Can we trust the asymptotics given the number of distinct covariate patterns
relative to the number of observations?
. estat gof
Logistic model for granted, goodness-of-fit test
number of observations = 384
number of covariate patterns = 211
Pearson chi2(196) = 243.51
Prob > chi2 = 0.0118
The chi-squared of 243.5 on 196 d.f. is significant, with a p-value just above one percent, indicatin gthat the model does not fit the data. Note, however, that we have 211 covariate patters with 384 observations, and average of less than two observations per pattern, hardly a large sample, so we can't trust the asymptotics.
(b) Compute the Hosmer-Lemeshow goodness of fit test using 10 groups based on deciles of predicted probabilities. Feel better now?
. estat gof, group(10)
Logistic model for granted, goodness-of-fit test
(Table collapsed on quantiles of estimated probabilities)
number of observations = 384
number of groups = 10
Hosmer-Lemeshow chi2(8) = 4.35
Prob > chi2 = 0.8240
With ten groups, which by default are constructed on the basis of quantiles of predicted probabilities, we get a chi-squared of 4.35 with a p-value of 0.82, so we have no evidence of lack of fit. Similar results are obtained with 20 grous. I do feel better now.

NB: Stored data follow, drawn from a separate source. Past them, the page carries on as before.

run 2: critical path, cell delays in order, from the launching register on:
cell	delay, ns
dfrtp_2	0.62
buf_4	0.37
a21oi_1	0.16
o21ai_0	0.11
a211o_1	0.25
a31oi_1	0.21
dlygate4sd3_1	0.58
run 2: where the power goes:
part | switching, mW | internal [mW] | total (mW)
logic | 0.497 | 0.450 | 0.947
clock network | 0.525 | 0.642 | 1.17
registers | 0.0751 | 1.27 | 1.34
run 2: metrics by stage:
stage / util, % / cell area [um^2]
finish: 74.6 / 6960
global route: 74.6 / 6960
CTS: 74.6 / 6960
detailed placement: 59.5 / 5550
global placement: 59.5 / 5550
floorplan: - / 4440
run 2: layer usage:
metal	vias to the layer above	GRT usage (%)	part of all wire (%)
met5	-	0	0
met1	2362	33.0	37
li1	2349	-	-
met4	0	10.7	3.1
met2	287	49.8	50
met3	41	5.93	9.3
$ cat src/rcm_pkg.sv
// Purpose: constants for the compatibility configuration block
// Assumes: apb with 32-bit data, byte addresses
// Notes:   address filter module shares this file
`timescale 1ns/1ns
package rcm_pkg;
    localparam logic [7:0]  RCM_OFF_CTRL   = 8'h00;
    localparam logic [7:0]  RCM_OFF_CMD    = 8'h04;
    localparam logic [7:0]  RCM_OFF_STATUS = 8'h08;
    localparam logic [7:0]  RCM_OFF_ADDR   = 8'h0c;
    localparam logic [7:0]  RCM_OFF_GAP    = 8'h10;
    // ctrl fields
    localparam int          RCM_CTRL_TXA   = 0;
    localparam int          RCM_CTRL_RXA   = 1;
    localparam int          RCM_CTRL_FEC   = 2;
    // cmd fields
    localparam int          RCM_CMD_KIND   = 8;
    // status fields
    localparam int          RCM_ST_DONE    = 8;
    localparam int          RCM_ST_OK      = 9;
    localparam int          RCM_ST_REP     = 10;
    localparam int          RCM_ST_FEC     = 11;
    localparam int          RCM_ST_SCR     = 12;
    localparam int          RCM_ST_MOD     = 16;
    // reset values
    localparam logic [15:0] RCM_DEST_RST   = 16'h00ff;
    localparam logic [15:0] RCM_OWN_RST    = 16'h0000;
    localparam logic [15:0] RCM_BCAST      = 16'h00ff;
    localparam logic [4:0]  RCM_OPT_RST    = 5'h00;
    localparam logic [15:0] RCM_GAP_RST    = 16'h0100;
    localparam logic [31:0] RCM_SUPP_RST   = 32'h3ff0013f;
    // repeater arguments, ascii, then the option 3 number
    localparam logic [7:0]  RCM_REP_ON     = 8'h52;
    localparam logic [7:0]  RCM_REP_OFF    = 8'h4f;
    localparam logic [4:0]  RCM_OPT_RXA    = 5'h03;

    typedef enum logic [3:0] {
        RCM_NAT4  = 4'h0,
        RCM_NAT8  = 4'h1,
        RCM_NAT16 = 4'h2,
        RCM_TP4   = 4'h3,
        RCM_TPG   = 4'h4,
        RCM_RXGA  = 4'h5,
        RCM_RXGB  = 4'h6,
        RCM_FST   = 4'h7,
        RCM_VEND  = 4'h8
    } rcm_mod_e;
endpackage

//////////////////////////////////////////////////////////////////////////////
module rcm_addr_filter
    import rcm_pkg::*;
(
    input  wire logic        clk,
    input  wire logic        rst_b,
    input  wire logic        ce,
    input  wire logic        rx_en,
    input  wire logic        rx_valid,
    input  wire logic [15:0] rx_dest,
    input  wire logic [15:0] own_addr,
    output logic             accept,
    output logic             drop
);
    typedef struct packed {
        logic acc;
        logic drp;
    } rcm_flt_s;

    rcm_flt_s st_r;
    rcm_flt_s st_nxt;
    logic     hit;

    // accept only; no acknowledge or retransmit path exists
    always_comb begin
        hit = !rx_en || rx_dest == own_addr || rx_dest == RCM_BCAST;
        st_nxt = '0;
        st_nxt.acc = rx_valid && hit;
        st_nxt.drp = rx_valid && !hit;
    end

    always_ff @(posedge clk or negedge rst_b) begin
        if (!rst_b) begin
            st_r <= '0;
        end else if (ce) begin
            st_r <= st_nxt;
        end
    end

    assign accept = st_r.acc;
    assign drop   = st_r.drp;

    property p_filter;
        @(posedge clk) disable iff (!rst_b)
        ce && rx_valid && rx_en && rx_dest != own_addr
            && rx_dest != RCM_BCAST |=> !accept && drop;
    endproperty
    a_filter: assert property (p_filter)
        else $error("foreign address accepted");
endmodule

$ cat src/rcm_compat_cfg.sv
// Purpose: compatibility option select, repeater switch and addressing
// Assumes: command words arrive over apb from the serial command parser
// Notes:   modem datapaths sit outside; this block only steers them
//
// Behaviour
// - select command switches the air mode to the numbered option
// - select replies ok when supported, error when not allowed
// - option 0 is default native 4fsk; argument 0 restores it
// - 20: 8fsk fec off, 21: 8fsk fec on, 22: 16fsk fec on
// - 4fsk options 1, 23, 26, 28 fix fec and scrambling
// - gmsk options 2, 24, 27, 29 fix fec and scrambling
// - options 3 and 4 select gmsk reception for two transmitter families
// - fst options 5 and 25; option 8 is a vendor compatible mode
// - destination address used when tx addressing on; resets to 0x00ff
// - own address used when rx addressing on; resets to 0x0000
// - accept only own address or broadcast when rx addressing on
// - repeater available in all modes; argument R on, O off
// - option 3 forces native fec off, restored when mode left
// - native fec setting affects only the native transfer mode
// - all radios of a system share fec and scrambling settings
// - no acknowledge or retransmission in address filtering
// - third-party modes collect whole message, end found by idle gap
//
// Implementation choices: the address map and the APB slave port.
`timescale 1ns/1ns
module rcm_compat_cfg
    import rcm_pkg::*;
#(
    parameter logic [31:0] SUPPORTED = RCM_SUPP_RST
)
(
    input  wire logic        clk,
    input  wire logic        rst_b,
    input  wire logic        ce,
    input  wire logic        psel,
    input  wire logic        penable,
    input  wire logic        pwrite,
    input  wire logic [7:0]  paddr,
    input  wire logic [31:0] pwdata,
    output logic [31:0]      prdata,
    output logic             pready,
    output logic             pslverr,
    input  wire logic        ser_byte_valid,
    input  wire logic        rx_valid,
    input  wire logic [15:0] rx_dest,
    output logic [4:0]       compat_option,
    output logic [3:0]       mod_mode,
    output logic             fec_on,
    output logic             scramble_on,
    output logic             repeater_on,
    output logic [15:0]      tx_dest,
    output logic             tx_dest_en,
    output logic             reply_ok,
    output logic             reply_err,
    output logic             msg_ready,
    output logic             rx_accept,
    output logic             rx_drop
);
    typedef struct packed {
        logic [31:0] rdata;
        logic        rdy;
        logic        err;
        logic        txa_en;
        logic        rxa_en;
        logic        nat_fec;
        logic [4:0]  opt;
        logic        rep;
        logic [15:0] dest;
        logic [15:0] own;
        logic [15:0] gap;
        logic [15:0] idle;
        logic        collecting;
        logic        done;
        logic        ok;
        logic        rok;
        logic        rerr;
        logic        mready;
        logic [3:0]  mode;
        logic        fec;
        logic        scr;
        logic [15:0] txd;
        logic        txd_en;
    } rcm_cfg_s;

    rcm_cfg_s st_r;
    rcm_cfg_s st_nxt;

    //////////////////////////////////////////////////////////////////////
    // option decode: {mode, fec, scrambling}; native fec only in option 0
    // fec and scrambling fixed per option except option 0 fec, so peers on any other option agree
    function automatic logic [5:0] decode(input logic [4:0] o,
                                          input logic       nfec);
        case (o)
            5'd0:    decode = {RCM_NAT4, nfec, 1'b0};
            5'd20:   decode = {RCM_NAT8, 2'b00};
            5'd21:   decode = {RCM_NAT8, 2'b10};
            5'd22:   decode = {RCM_NAT16, 2'b10};
            5'd1:    decode = {RCM_TP4, 2'b11};
            5'd23:   decode = {RCM_TP4, 2'b01};
            5'd26:   decode = {RCM_TP4, 2'b00};
            5'd28:   decode = {RCM_TP4, 2'b10};
            5'd2:    decode = {RCM_TPG, 2'b11};
            5'd24:   decode = {RCM_TPG, 2'b01};
            5'd27:   decode = {RCM_TPG, 2'b00};
            5'd29:   decode = {RCM_TPG, 2'b10};
            // native fec forced off here without touching the stored bit
            5'd3:    decode = {RCM_RXGA, 2'b00};
            5'd4:    decode = {RCM_RXGB, 2'b00};
            5'd5:    decode = {RCM_FST, 2'b11};
            5'd25:   decode = {RCM_FST, 2'b01};
            5'd8:    decode = {RCM_VEND, 2'b00};
            default: decode = {RCM_NAT4, 2'b00};
        endcase
    endfunction

    function automatic logic third_party(input logic [4:0] o);
        third_party = !(o == 5'd0 || o == 5'd20 || o == 5'd21
                        || o == 5'd22);
    endfunction

    //////////////////////////////////////////////////////////////////////
    logic       setup;
    logic       wr;
    logic [7:0] arg;
    logic       kind;
    logic [5:0] dec;
    logic       legal;

    always_comb begin
        st_nxt  = st_r;
        setup   = psel && !penable;
        wr      = psel && penable && st_r.rdy && pwrite;
        arg     = pwdata[7:0];
        kind    = pwdata[RCM_CMD_KIND];
        legal   = arg[7:5] == 3'b000 && SUPPORTED[arg[4:0]];
        st_nxt.rok  = 1'b0;
        st_nxt.rerr = 1'b0;
        // read data latched in setup so the answer is one flop deep
        st_nxt.rdy  = setup;
        st_nxt.err  = 1'b0;
        if (setup) begin
            st_nxt.rdata = 32'h0000_0000;
            if (paddr == RCM_OFF_CTRL) begin
                st_nxt.rdata[RCM_CTRL_TXA] = st_r.txa_en;
                st_nxt.rdata[RCM_CTRL_RXA] = st_r.rxa_en;
                st_nxt.rdata[RCM_CTRL_FEC] = st_r.nat_fec;
            end else if (paddr == RCM_OFF_CMD) begin
                st_nxt.rdata = 32'h0000_0000;
            end else if (paddr == RCM_OFF_STATUS) begin
                st_nxt.rdata[4:0]          = st_r.opt;
                st_nxt.rdata[RCM_ST_DONE]  = st_r.done;
                st_nxt.rdata[RCM_ST_OK]    = st_r.ok;
                st_nxt.rdata[RCM_ST_REP]   = st_r.rep;
                st_nxt.rdata[RCM_ST_FEC]   = st_r.fec;
                st_nxt.rdata[RCM_ST_SCR]   = st_r.scr;
                st_nxt.rdata[RCM_ST_MOD+:4] = st_r.mode;
            end else if (paddr == RCM_OFF_ADDR) begin
                st_nxt.rdata = {st_r.own, st_r.dest};
            end else if (paddr == RCM_OFF_GAP) begin
                st_nxt.rdata[15:0] = st_r.gap;
            end else begin
                st_nxt.err = 1'b1;
            end
        end
        if (wr) begin
            if (paddr == RCM_OFF_CTRL) begin
                st_nxt.txa_en  = pwdata[RCM_CTRL_TXA];
                st_nxt.rxa_en  = pwdata[RCM_CTRL_RXA];
                st_nxt.nat_fec = pwdata[RCM_CTRL_FEC];
            end else if (paddr == RCM_OFF_CMD) begin
                st_nxt.done = 1'b1;
                if (!kind) begin
                    if (legal) begin
                        st_nxt.opt = arg[4:0];
                        st_nxt.ok  = 1'b1;
                        st_nxt.rok = 1'b1;
                    end else begin
                        // refused: option untouched
                        st_nxt.ok   = 1'b0;
                        st_nxt.rerr = 1'b1;
                    end
                end else if (arg == RCM_REP_ON || arg == RCM_REP_OFF) begin
                    st_nxt.rep = arg == RCM_REP_ON;
                    st_nxt.ok  = 1'b1;
                    st_nxt.rok = 1'b1;
                end else begin
                    st_nxt.ok   = 1'b0;
                    st_nxt.rerr = 1'b1;
                end
            end else if (paddr == RCM_OFF_ADDR) begin
                st_nxt.dest = pwdata[15:0];
                st_nxt.own  = pwdata[31:16];
            end else if (paddr == RCM_OFF_GAP) begin
                st_nxt.gap = pwdata[15:0];
            end
        end
        dec         = decode(st_r.opt, st_r.nat_fec);
        st_nxt.mode = dec[5:2];
        st_nxt.fec  = dec[1];
        st_nxt.scr  = dec[0];
        // destination goes out only while tx addressing is on
        st_nxt.txd    = st_r.txa_en ? st_r.dest : RCM_BCAST;
        st_nxt.txd_en = st_r.txa_en;
        // message end found by an idle gap on the serial input
        st_nxt.mready = 1'b0;
        if (ser_byte_valid) begin
            st_nxt.idle       = 16'h0000;
            st_nxt.collecting = third_party(st_r.opt);
        end else if (st_r.collecting) begin
            if (st_r.idle >= st_r.gap) begin
                st_nxt.collecting = 1'b0;
                st_nxt.mready     = 1'b1;
            end else begin
                st_nxt.idle = st_r.idle + 16'h0001;
            end
        end
    end

    always_ff @(posedge clk or negedge rst_b) begin
        if (!rst_b) begin
            st_r      <= '0;
            st_r.opt  <= RCM_OPT_RST;
            st_r.dest <= RCM_DEST_RST;
            st_r.own  <= RCM_OWN_RST;
            st_r.gap  <= RCM_GAP_RST;
            st_r.txd  <= RCM_BCAST;
        end else if (ce) begin
            st_r <= st_nxt;
        end
    end

    //////////////////////////////////////////////////////////////////////
    // filter uses own address only when rx addressing is on
    rcm_addr_filter u_filt (
        .clk      (clk),
        .rst_b    (rst_b),
        .ce       (ce),
        .rx_en    (st_r.rxa_en),
        .rx_valid (rx_valid),
        .rx_dest  (rx_dest),
        .own_addr (st_r.own),
        .accept   (rx_accept),
        .drop     (rx_drop)
    );

    assign prdata        = st_r.rdata;
    assign pready        = st_r.rdy;
    assign pslverr       = st_r.err;
    assign compat_option = st_r.opt;
    assign mod_mode      = st_r.mode;
    assign fec_on        = st_r.fec;
    assign scramble_on   = st_r.scr;
    assign repeater_on   = st_r.rep;
    assign tx_dest       = st_r.txd;
    assign tx_dest_en    = st_r.txd_en;
    assign reply_ok      = st_r.rok;
    assign reply_err     = st_r.rerr;
    assign msg_ready     = st_r.mready;

    //////////////////////////////////////////////////////////////////////
    logic sel_wr;
    assign sel_wr = ce && wr && paddr == RCM_OFF_CMD && !kind;

    property p_sel_ok;
        @(posedge clk) disable iff (!rst_b)
        sel_wr && legal |=> reply_ok && compat_option == $past(arg[4:0]);
    endproperty
    a_sel_ok: assert property (p_sel_ok)
        else $error("supported option not applied");

    property p_sel_err;
        @(posedge clk) disable iff (!rst_b)
        sel_wr && !legal |=> reply_err && !reply_ok
            && $stable(compat_option);
    endproperty
    a_sel_err: assert property (p_sel_err)
        else $error("refused option changed state");

    property p_opt3_fec;
        @(posedge clk) disable iff (!rst_b)
        ce && compat_option == RCM_OPT_RXA ##1 ce |-> !fec_on;
    endproperty
    a_opt3_fec: assert property (p_opt3_fec)
        else $error("native fec not forced off in option 3");

    property p_native_fec;
        @(posedge clk) disable iff (!rst_b)
        ce && compat_option == 5'd0 && $stable(st_r.nat_fec)
            |=> fec_on == $past(st_r.nat_fec);
    endproperty
    a_native_fec: assert property (p_native_fec)
        else $error("native fec setting not applied");

    property p_opt21;
        @(posedge clk) disable iff (!rst_b)
        ce && compat_option == 5'd21 |=> mod_mode == RCM_NAT8 && fec_on;
    endproperty
    a_opt21: assert property (p_opt21)
        else $error("option 21 decode wrong");

    property p_opt1;
        @(posedge clk) disable iff (!rst_b)
        ce && compat_option == 5'h01
            |=> mod_mode == RCM_TP4 && fec_on && scramble_on;
    endproperty
    a_opt1: assert property (p_opt1)
        else $error("option 1 decode wrong");

    property p_opt25;
        @(posedge clk) disable iff (!rst_b)
        ce && compat_option == 5'h19
            |=> mod_mode == RCM_FST && !fec_on && scramble_on;
    endproperty
    a_opt25: assert property (p_opt25)
        else $error("option 25 decode wrong");

    property p_rx_open;
        @(posedge clk) disable iff (!rst_b)
        ce && rx_valid && !st_r.rxa_en |=> rx_accept && !rx_drop;
    endproperty
    a_rx_open: assert property (p_rx_open)
        else $error("frame dropped with rx addressing off");

    property p_rep;
        @(posedge clk) disable iff (!rst_b)
        ce && wr && paddr == RCM_OFF_CMD && kind && arg == RCM_REP_ON
            |=> repeater_on ##1 repeater_on || !ce || wr;
    endproperty
    a_rep: assert property (p_rep)
        else $error("repeater did not switch on");

    property p_txd;
        @(posedge clk) disable iff (!rst_b)
        ce && st_r.txa_en |=> tx_dest == $past(st_r.dest);
    endproperty
    a_txd: assert property (p_txd)
        else $error("destination address not driven");

    property p_gap;
        @(posedge clk) disable iff (!rst_b)
        msg_ready |-> $past(!ser_byte_valid) && third_party(compat_option);
    endproperty
    a_gap: assert property (p_gap)
        else $error("message end without idle gap");
endmodule

$ cat config.mk
export PLATFORM = sky130hd
export DESIGN_NAME = rcm_compat_cfg
export DESIGN_NICKNAME = d
export VERILOG_FILES = /design/src/rcm_pkg.sv /design/src/rcm_compat_cfg.sv
export SDC_FILE = /design/constraint.sdc
export NUM_CORES = 1
export LEC_CHECK = 0
export ABC_AREA = 1
export ABC_CLOCK_PERIOD_IN_PS = 5000
export BUFFER_PORTS_ARGS = -buffer_cell sky130_fd_sc_hd__buf_2
export CAP_MARGIN = 20
export CORE_MARGIN = 1
export CORE_UTILIZATION = 50
export DETAILED_ROUTE_END_ITERATION = 8
export GPL_TIMING_DRIVEN = 0
export MAX_ROUTING_LAYER = met4
export PLACE_DENSITY = 0.8
export SLEW_MARGIN = 20
export SYNTH_ARGS = -nofsm -noshare
export SYNTH_HDL_FRONTEND = slang
export SYNTH_HIERARCHICAL = 1
export SYNTH_SLANG_ARGS = --single-unit
$ cat constraint.sdc
create_clock -name clk -period 5 [get_ports clk]
set_input_delay 0.5 -clock clk [delete_from_list [all_inputs] [get_ports clk]]
set_output_delay 0.5 -clock clk [all_outputs]
set_load 0.02 [all_outputs]
# Word level (Yosys, flattened, before mapping)
# Memories as Yosys holds them, arrays and structs flattened.
# Cells that the tools add are included.
# word_totals
n_memories	1
regBits	138
in_bits	64
wordCells	123
rom_bits	32
out_inout_bits	68
# op_classes
bitwise	4
order_cmp	2
n_mux	36
n_addsub	1
n_eq_ne	25
n_reduce_logical	29
# mem_list
name	words	word_bits	read_ports	rd_ports_with_merged_regs	wr	line	text
(no name shown)	32	1	1	0	0	rcm_compat_cfg.sv:135	legal = arg[7:5] == 3'b000 && SUPPORTED[arg[4:0]];
# ops
operator	n
case mux 6 bit (17 select lines)	1
2-to-1 mux 16 bit	5
== test 5 bit, second input constant	10
2-to-1 mux 17 bit	2
2-to-1 mux 32 bit	1
2-to-1 mux 29 bit	1
AND reduction 6 bit	3
adder 16 x 1 -> 16 bit, second input constant	1
== test 16 bit	1
== test 16 x 8 -> 1 bit, second input constant	1
== test 8 x 4 -> 1 bit, second input constant	2
== test 8 x 7 -> 1 bit, second input constant	2
greater-or-equal comparator 16 bit	1
2-to-1 mux 1 bit	15
2-to-1 mux 12 bit	1
2-to-1 mux 3 bit	4
== test 5 x 2 -> 1 bit, second input constant	2
== test 5 x 3 -> 1 bit, second input constant	2
2-to-1 mux 5 bit	2
== test 8 x 3 -> 1 bit, second input constant	1
== test 8 x 5 -> 1 bit, second input constant	1
zero test 8 bit	1
logical AND 1 bit	7
logical OR 1 bit	6
other kinds (15)	24

# Depth between registers and ports, before layout
# logic_depth
ltp_word	8
ltp_mapped	16
mapped_depth_nobuf	15

# Cells and area by module
# Netlist, hierarchy kept.
# modules_own_cells
module	cells_per_inst	area_each_um2	instances
rcm_compat_cfg	844	7071.8	1
rcm_addr_filter	116	494.2	1

# Worst setup path after synthesis
# No wires, ideal clock.
# synth_timing
path_kind	reg2reg
from	register st_r[34] in the netlist's numbering
to	register st_r[40] in the netlist's numbering
path_stages_with_launch	15
t_required_ns	4.883
path_buffers	1
synth_period_minus_slack_ns	1.818
arrival_time_ns	1.701
setup_slack_ns	3.182
cell_sequence	dfrtp_1 -> ha_1 -> nand2_1 -> inv_1 -> nand2_1 -> nor2_1 -> nor2_1 -> nand2_1 -> nand2_1 -> nand3_1 -> nand2_2 -> nand2_1 -> buf_4 -> nand2_1 -> nand2_1
# synth_between
elab_chain_len	4
# synth_rtl
element	line	text
start, declared	rcm_compat_cfg.sv:85	rcm_cfg_s st_r;
start signal, assigned	rcm_compat_cfg.sv:228	st_r <= st_nxt;
adder 16 x 1 -> 16 bit	rcm_compat_cfg.sv:214	st_nxt.idle = st_r.idle + 16'h0001;
2-to-1 mux 16 bit	rcm_compat_cfg.sv:210	if (st_r.idle >= st_r.gap) begin
2-to-1 mux 17 bit	rcm_compat_cfg.sv:209	end else if (st_r.collecting) begin
2-to-1 mux 17 bit	rcm_compat_cfg.sv:206	if (ser_byte_valid) begin
# Parallel ways exist; a longest one is shown, timed or not. The select of a mux whose other input is x is not followed.
# A chain may end at the register's enable or synchronous reset.

# Worst setup path in the final report
# layout_timing
from	register st_r[42] in the netlist's numbering
to	register st_r[42] in the netlist's numbering
# The elaborated chain is that of the path after synthesis.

Another approach to examining goodness of fit, which we skipped in the interest of time, is to consider interactions. I though merit might interact with other variables, but it doesn't. The largest interaction I found involved the city dummies and the logit of the country's success rate. With a LR chi-squared of 1.30 on 2 d.f. this was hardly significant. All other interactions were smaller than this, so we have no evidence against the additive model.